My kids are not homeschooled... like NeuroTypical said, I feel I'm going to end up either killing my kids or they killing me.  They go to Public School - carefully selected which is awesome that Florida has a magnet school program so we are not tied to our geographical area.  So my one kid attended a pure Montessori elementary which is the only kind of environment that worked for him.  I pulled him out of our geographical public school in October of 1st Grade when it became obvious that it just wasn't working for him and transferred him to the private Montessori - to the tune of $1200 a month.  It was a struggle to meet the tuition without me getting a 9-5 job, so I was thinking of homeschooling until I discovered that little gem of a Public Montessori School.  It was set up completely the same as the private one.  The only difference is that they take the Florida Assessment Tests.  There's no testing in Montessori.  So, the Public Montessori offered after hours classes on "how to take a test". 


 


How did I know the geographic elementary did not work for him?  Because I didn't just send my kid to school and forgot about him.  Is he making friends?  Is he behaving?  Is he learning correct principles?  I know the answers to these because I was there.  His teachers were my allies - well, they were supposed to be, the teachers and principal of the school did not work with what my son needed so I pulled my kid out.  At the Public Montessori - the method of instruction, the teachers, the principal, even the front desk clerk who answers the phone worked with me.


 


One time, they were having problems with kids in my son's class not reading enough - these kids only read in school and they didn't have enough books in the school library they're interested in because other kids checked them out (of course, they only want to read what everybody else is talking about).  So, I went on a hunt for all these books (it was Magic Tree House and Bailey's School Kids at that time) and got hundreds of them and brought them into the classroom.  The teacher organized, tagged, and labeled each one with the help of the students and set up a library system.  So they can check out books right there in their own classroom and not have to fight for the books in the school library and a kid gets to practice being the librarian for a week.  They had a problem with kids not wanting to write... so, I organized a penpal system with kids in the school I graduated from in the Philippines.  The teachers (both in the US and the Philippines) helped me set up a Theme for the Month that they can use to write to their penpals - like in November, the US kids would write about the Thanksgiving story to their penpals while the Philippine kids would write about All Souls Day.

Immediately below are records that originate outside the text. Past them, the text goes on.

**src/gcdc_pkg.sv**
```systemverilog
// Shared types, codes and the microcode table of the gcd and coprime check block.
package gcdc_pkg;

  localparam int DataWidth = 32;
  localparam int PcWidth   = 3;
  localparam int ShWidth   = $clog2(DataWidth);

  typedef enum logic [1:0] {
    StNotCoprime = 2'd0,
    StCoprime    = 2'd1,
    StInvalid    = 2'd2
  } status_e;

  typedef struct packed {
    logic signed [DataWidth-1:0] operand_a;
    logic signed [DataWidth-1:0] operand_b;
  } in_data_t;

  typedef struct packed {
    logic signed [DataWidth-1:0] gcd_value;
    logic [1:0]                  relation_status;
  } out_data_t;

  // Handshake from the top level into the gcd engine.
  typedef struct packed {
    logic start;
    logic ack;
  } eng_ctrl_t;

  typedef enum logic [2:0] {
    CondAlways,
    CondStart,
    CondBothEven,
    CondXEven,
    CondYZero,
    CondYEven,
    CondShNonzero,
    CondAck
  } cond_e;

  typedef enum logic [2:0] {
    ActNop,
    ActLoad,
    ActShrBoth,
    ActShrX,
    ActShrY,
    ActSub,
    ActShlX
  } act_e;

  typedef struct packed {
    cond_e              cond;
    act_e               act_t;
    logic [PcWidth-1:0] next_t;
    act_e               act_f;
    logic [PcWidth-1:0] next_f;
  } uword_t;

  localparam logic [PcWidth-1:0] PcCommon = 3'd0;
  localparam logic [PcWidth-1:0] PcOddX   = 3'd1;
  localparam logic [PcWidth-1:0] PcTest   = 3'd2;
  localparam logic [PcWidth-1:0] PcReduce = 3'd3;
  localparam logic [PcWidth-1:0] PcScale  = 3'd4;
  localparam logic [PcWidth-1:0] PcDone   = 3'd5;
  localparam logic [PcWidth-1:0] PcIdle   = 3'd6;
  localparam logic [PcWidth-1:0] PcSpare  = 3'd7;

  // Binary Euclid as a microprogram: strip common twos, make x odd,
  // reduce y by shift and subtract until zero, then restore the twos.
  function automatic uword_t ucode_rom(logic [PcWidth-1:0] pc);
    uword_t w;
    unique case (pc)
      PcIdle:   w = '{CondStart,     ActLoad,    PcCommon, ActNop, PcIdle};
      PcCommon: w = '{CondBothEven,  ActShrBoth, PcCommon, ActNop, PcOddX};
      PcOddX:   w = '{CondXEven,     ActShrX,    PcOddX,   ActNop, PcTest};
      PcTest:   w = '{CondYZero,     ActNop,     PcScale,  ActNop, PcReduce};
      PcReduce: w = '{CondYEven,     ActShrY,    PcReduce, ActSub, PcTest};
      PcScale:  w = '{CondShNonzero, ActShlX,    PcScale,  ActNop, PcDone};
      PcDone:   w = '{CondAck,       ActNop,     PcIdle,   ActNop, PcDone};
      default:  w = '{CondAlways,    ActNop,     PcIdle,   ActNop, PcIdle};
    endcase
    return w;
  endfunction

endpackage

```
**src/gcdc_engine.sv**
```systemverilog
// Microcoded binary Euclid engine: step counter, control store and shift-subtract datapath.
module gcdc_engine (
  input  logic                                clk_i,
  input  logic                                rst_ni,
  input  gcdc_pkg::eng_ctrl_t                 ctrl_i,
  input  logic [gcdc_pkg::DataWidth-1:0]      a_i,
  input  logic [gcdc_pkg::DataWidth-1:0]      b_i,
  output logic                                done_o,
  output logic [gcdc_pkg::DataWidth-1:0]      gcd_o
);

  logic [gcdc_pkg::PcWidth-1:0]   pc_q, pc_d;
  logic [gcdc_pkg::DataWidth-1:0] x_q, x_d, y_q, y_d;
  logic [gcdc_pkg::ShWidth-1:0]   sh_q, sh_d;
  gcdc_pkg::uword_t               uw;
  gcdc_pkg::act_e                 act;
  logic                           cond;
  logic                           x_gt_y;
  logic [gcdc_pkg::DataWidth-1:0] diff_xy, diff_yx;

  assign uw = gcdc_pkg::ucode_rom(pc_q);

  always_comb begin
    unique case (uw.cond)
      gcdc_pkg::CondAlways:    cond = 1'b1;
      gcdc_pkg::CondStart:     cond = ctrl_i.start;
      gcdc_pkg::CondBothEven:  cond = ~(x_q[0] | y_q[0]);
      gcdc_pkg::CondXEven:     cond = ~x_q[0];
      gcdc_pkg::CondYZero:     cond = (y_q == '0);
      gcdc_pkg::CondYEven:     cond = ~y_q[0];
      gcdc_pkg::CondShNonzero: cond = (sh_q != '0);
      gcdc_pkg::CondAck:       cond = ctrl_i.ack;
      default:                 cond = 1'b0;
    endcase
  end

  assign act     = cond ? uw.act_t : uw.act_f;
  assign pc_d    = cond ? uw.next_t : uw.next_f;
  assign x_gt_y  = (x_q > y_q);
  assign diff_xy = x_q - y_q;
  assign diff_yx = y_q - x_q;

  always_comb begin
    x_d  = x_q;
    y_d  = y_q;
    sh_d = sh_q;
    unique case (act)
      gcdc_pkg::ActNop: begin
      end
      gcdc_pkg::ActLoad: begin
        x_d  = a_i;
        y_d  = b_i;
        sh_d = '0;
      end
      gcdc_pkg::ActShrBoth: begin
        x_d  = x_q >> 1;
        y_d  = y_q >> 1;
        sh_d = sh_q + 1'b1;
      end
      gcdc_pkg::ActShrX: x_d = x_q >> 1;
      gcdc_pkg::ActShrY: y_d = y_q >> 1;
      gcdc_pkg::ActSub: begin
        // keep the smaller value in x, the difference in y
        if (x_gt_y) begin
          x_d = y_q;
          y_d = diff_xy;
        end else begin
          y_d = diff_yx;
        end
      end
      gcdc_pkg::ActShlX: begin
        x_d  = x_q << 1;
        sh_d = sh_q - 1'b1;
      end
      default: begin
      end
    endcase
  end

  always_ff @(posedge clk_i or negedge rst_ni) begin
    if (!rst_ni) begin
      pc_q <= gcdc_pkg::PcIdle;
    end else begin
      pc_q <= pc_d;
    end
  end

  always_ff @(posedge clk_i) begin
    x_q  <= x_d;
    y_q  <= y_d;
    sh_q <= sh_d;
  end

  assign done_o = (pc_q == gcdc_pkg::PcDone);
  assign gcd_o  = x_q;

endmodule

```
**src/gcd_and_coprime_check_top.sv**
```systemverilog
// Top level of the gcd and coprime check block: handshakes, special cases, result register.
// Equal, zero or negative operands bypass the engine; the result is stored at acceptance.
// Two unequal positive operands: data dependent, set by the microcode loop of the engine
//   (at most one shift or subtract per cycle).
// One item is in work at a time; the next transaction is accepted the cycle after the
//   result enters the output register, where it waits. Reset returns the control to idle.
module gcd_and_coprime_check_top (
  input  logic                 clk_i,
  input  logic                 rst_ni,
  input  logic                 in_valid_i,
  output logic                 in_ready_o,
  input  gcdc_pkg::in_data_t   in_data_i,
  output logic                 out_valid_o,
  input  logic                 out_ready_i,
  output gcdc_pkg::out_data_t  out_data_o
);

  localparam int W = gcdc_pkg::DataWidth;

  logic                 busy_q, busy_d;
  logic                 special_q;
  gcdc_pkg::out_data_t  spec_q, spec_d;
  logic                 out_valid_q, out_valid_d;
  gcdc_pkg::out_data_t  out_q, res;
  logic                 in_fire, a_pos, b_pos, equal, special;
  logic                 result_rdy, load_out;
  gcdc_pkg::eng_ctrl_t  eng_ctrl;
  logic                 eng_done;
  logic [W-1:0]         eng_gcd;

  assign in_ready_o = ~busy_q;
  assign in_fire    = in_valid_i & in_ready_o;

  assign equal   = (in_data_i.operand_a == in_data_i.operand_b);
  assign a_pos   = ~in_data_i.operand_a[W-1] & (in_data_i.operand_a != '0);
  assign b_pos   = ~in_data_i.operand_b[W-1] & (in_data_i.operand_b != '0);
  assign special = equal | ~a_pos | ~b_pos;

  always_comb begin
    if (equal) begin
      spec_d.gcd_value       = in_data_i.operand_a;
      spec_d.relation_status = gcdc_pkg::StNotCoprime;
    end else begin
      spec_d.gcd_value       = '1;
      spec_d.relation_status = gcdc_pkg::StInvalid;
    end
  end

  assign result_rdy = busy_q & (special_q | eng_done);
  assign load_out   = result_rdy & (~out_valid_q | out_ready_i);

  assign eng_ctrl.start = in_fire & ~special;
  assign eng_ctrl.ack   = load_out & ~special_q;

  gcdc_engine u_engine (
    .clk_i  (clk_i),
    .rst_ni (rst_ni),
    .ctrl_i (eng_ctrl),
    .a_i    (in_data_i.operand_a),
    .b_i    (in_data_i.operand_b),
    .done_o (eng_done),
    .gcd_o  (eng_gcd)
  );

  always_comb begin
    if (special_q) begin
      res = spec_q;
    end else begin
      res.gcd_value       = eng_gcd;
      res.relation_status = (eng_gcd == W'(1)) ? gcdc_pkg::StCoprime
                                               : gcdc_pkg::StNotCoprime;
    end
  end

  always_comb begin
    busy_d = busy_q;
    if (load_out) busy_d = 1'b0;
    if (in_fire)  busy_d = 1'b1;
    out_valid_d = out_valid_q;
    if (out_valid_q && out_ready_i) out_valid_d = 1'b0;
    if (load_out)                   out_valid_d = 1'b1;
  end

  always_ff @(posedge clk_i or negedge rst_ni) begin
    if (!rst_ni) begin
      busy_q      <= 1'b0;
      out_valid_q <= 1'b0;
    end else begin
      busy_q      <= busy_d;
      out_valid_q <= out_valid_d;
    end
  end

  always_ff @(posedge clk_i) begin
    if (in_fire) begin
      special_q <= special;
      spec_q    <= spec_d;
    end
    if (load_out) begin
      out_q <= res;
    end
  end

  assign out_valid_o = out_valid_q;
  assign out_data_o  = out_q;

`ifndef SYNTHESIS
  // the engine only finishes for an item that is still held
  a_done_busy: assert property (@(posedge clk_i) disable iff (!rst_ni)
    eng_done |-> busy_q)
    else $error("engine done without an item in work");

  a_accept_busy: assert property (@(posedge clk_i) disable iff (!rst_ni)
    in_fire |=> busy_q && !in_ready_o)
    else $error("accepted transaction not held");

  a_load_valid: assert property (@(posedge clk_i) disable iff (!rst_ni)
    load_out |=> out_valid_o)
    else $error("loaded result not presented");

  a_status_code: assert property (@(posedge clk_i) disable iff (!rst_ni)
    out_valid_o |-> (out_data_o.relation_status == gcdc_pkg::StNotCoprime ||
                     out_data_o.relation_status == gcdc_pkg::StCoprime ||
                     out_data_o.relation_status == gcdc_pkg::StInvalid))
    else $error("unused status code on output");
`endif

endmodule

```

I'd FedEx the letters once a month - both to and from the Philippines.  Kids got so excited that they were writing letters every week and putting them in the mailbox.


 


The Middle School Montessori is not good.  It wasn't run right.  So, after finishing elementary we thought of homeschooling again.  But, in one of the public school expos, my son found this little gem of a technology middle school.  He met his kindred spirits and that was it for him.  He's been in that school and doing cool things like completing a real deal NASA mission, building robots for competition, video game programming, and his favorite - CAD - where he designed a truss bridge and produced the thing on the 3D printer in addition to his reading/'riting/'rithmetic.  He also joined the zoology club where he gets to take care of the critters in the science classroom - including a red-tailed boa, a ball python, dragons, spiders, birds, rodents, etc. etc.


 


My other son fared well in the geographic public elementary but then he moved to the public arts school for middle and high.  He had the choice of going to the IB program in the highly rated academic school or expand on his arts skills at the arts school.  He picked the arts school - which I completely disagreed with but my husband sided with him on it, so I told him the minute I see his academics slipping, I'm moving him.


 


Anyway... I fill the gaps in their learning.  There are just things that they don't teach - or they teach but my sons didn't understand, or they teach but I'm not satisfied with the way they teach it - that I teach at home myself. 


 


Elementary was okay.  Middle is where the trouble starts - kids talk like sailors in Middle among other things.  The Technology school has 4 boys to a girl and for some reason, when that many boys coalesce at the lockers, fights break out.  So the school got electronic textbooks and took out the lockers.  So then they fight at the gym, or the bathrooms, or the bus... crazy kids.  The arts school is crazy too.  4 girls to a boy in that school and half the boys are gay.  So you see boys and girls kissing everywhere, boys and boys kissing, and girls and girls kissing... there's a boy that rides with my son on the bus.  One day he got on the bus wearing makeup.  Then he started wearing heels.  Then he started wearing skirts.  Then towards the end of school year, he showed up with boobs.  He's been a girl ever since.  Outfits in the arts school is a problem - there's school policy but I think the administrators quit enforcing them.  No problems with ultra-liberal teachers - although, the arts school is very liberal the teachers don't antagonize kids who aren't.  The tech school is half and half and my son is actively campaigning for the candidate with the funny hair in the school.  He even got a few kids to read the funny haired guy's latest book.


 


Anyway, yeah, homeschooling would eliminate most of the problems.  But for those who can't, it doesn't mean that you should just wash your hands over the thing and completely hand over the education of your children to a 3rd party.  You should still be their primary teacher and compass.  The school should not dictate your kids' principles and morality or even their educational achievement.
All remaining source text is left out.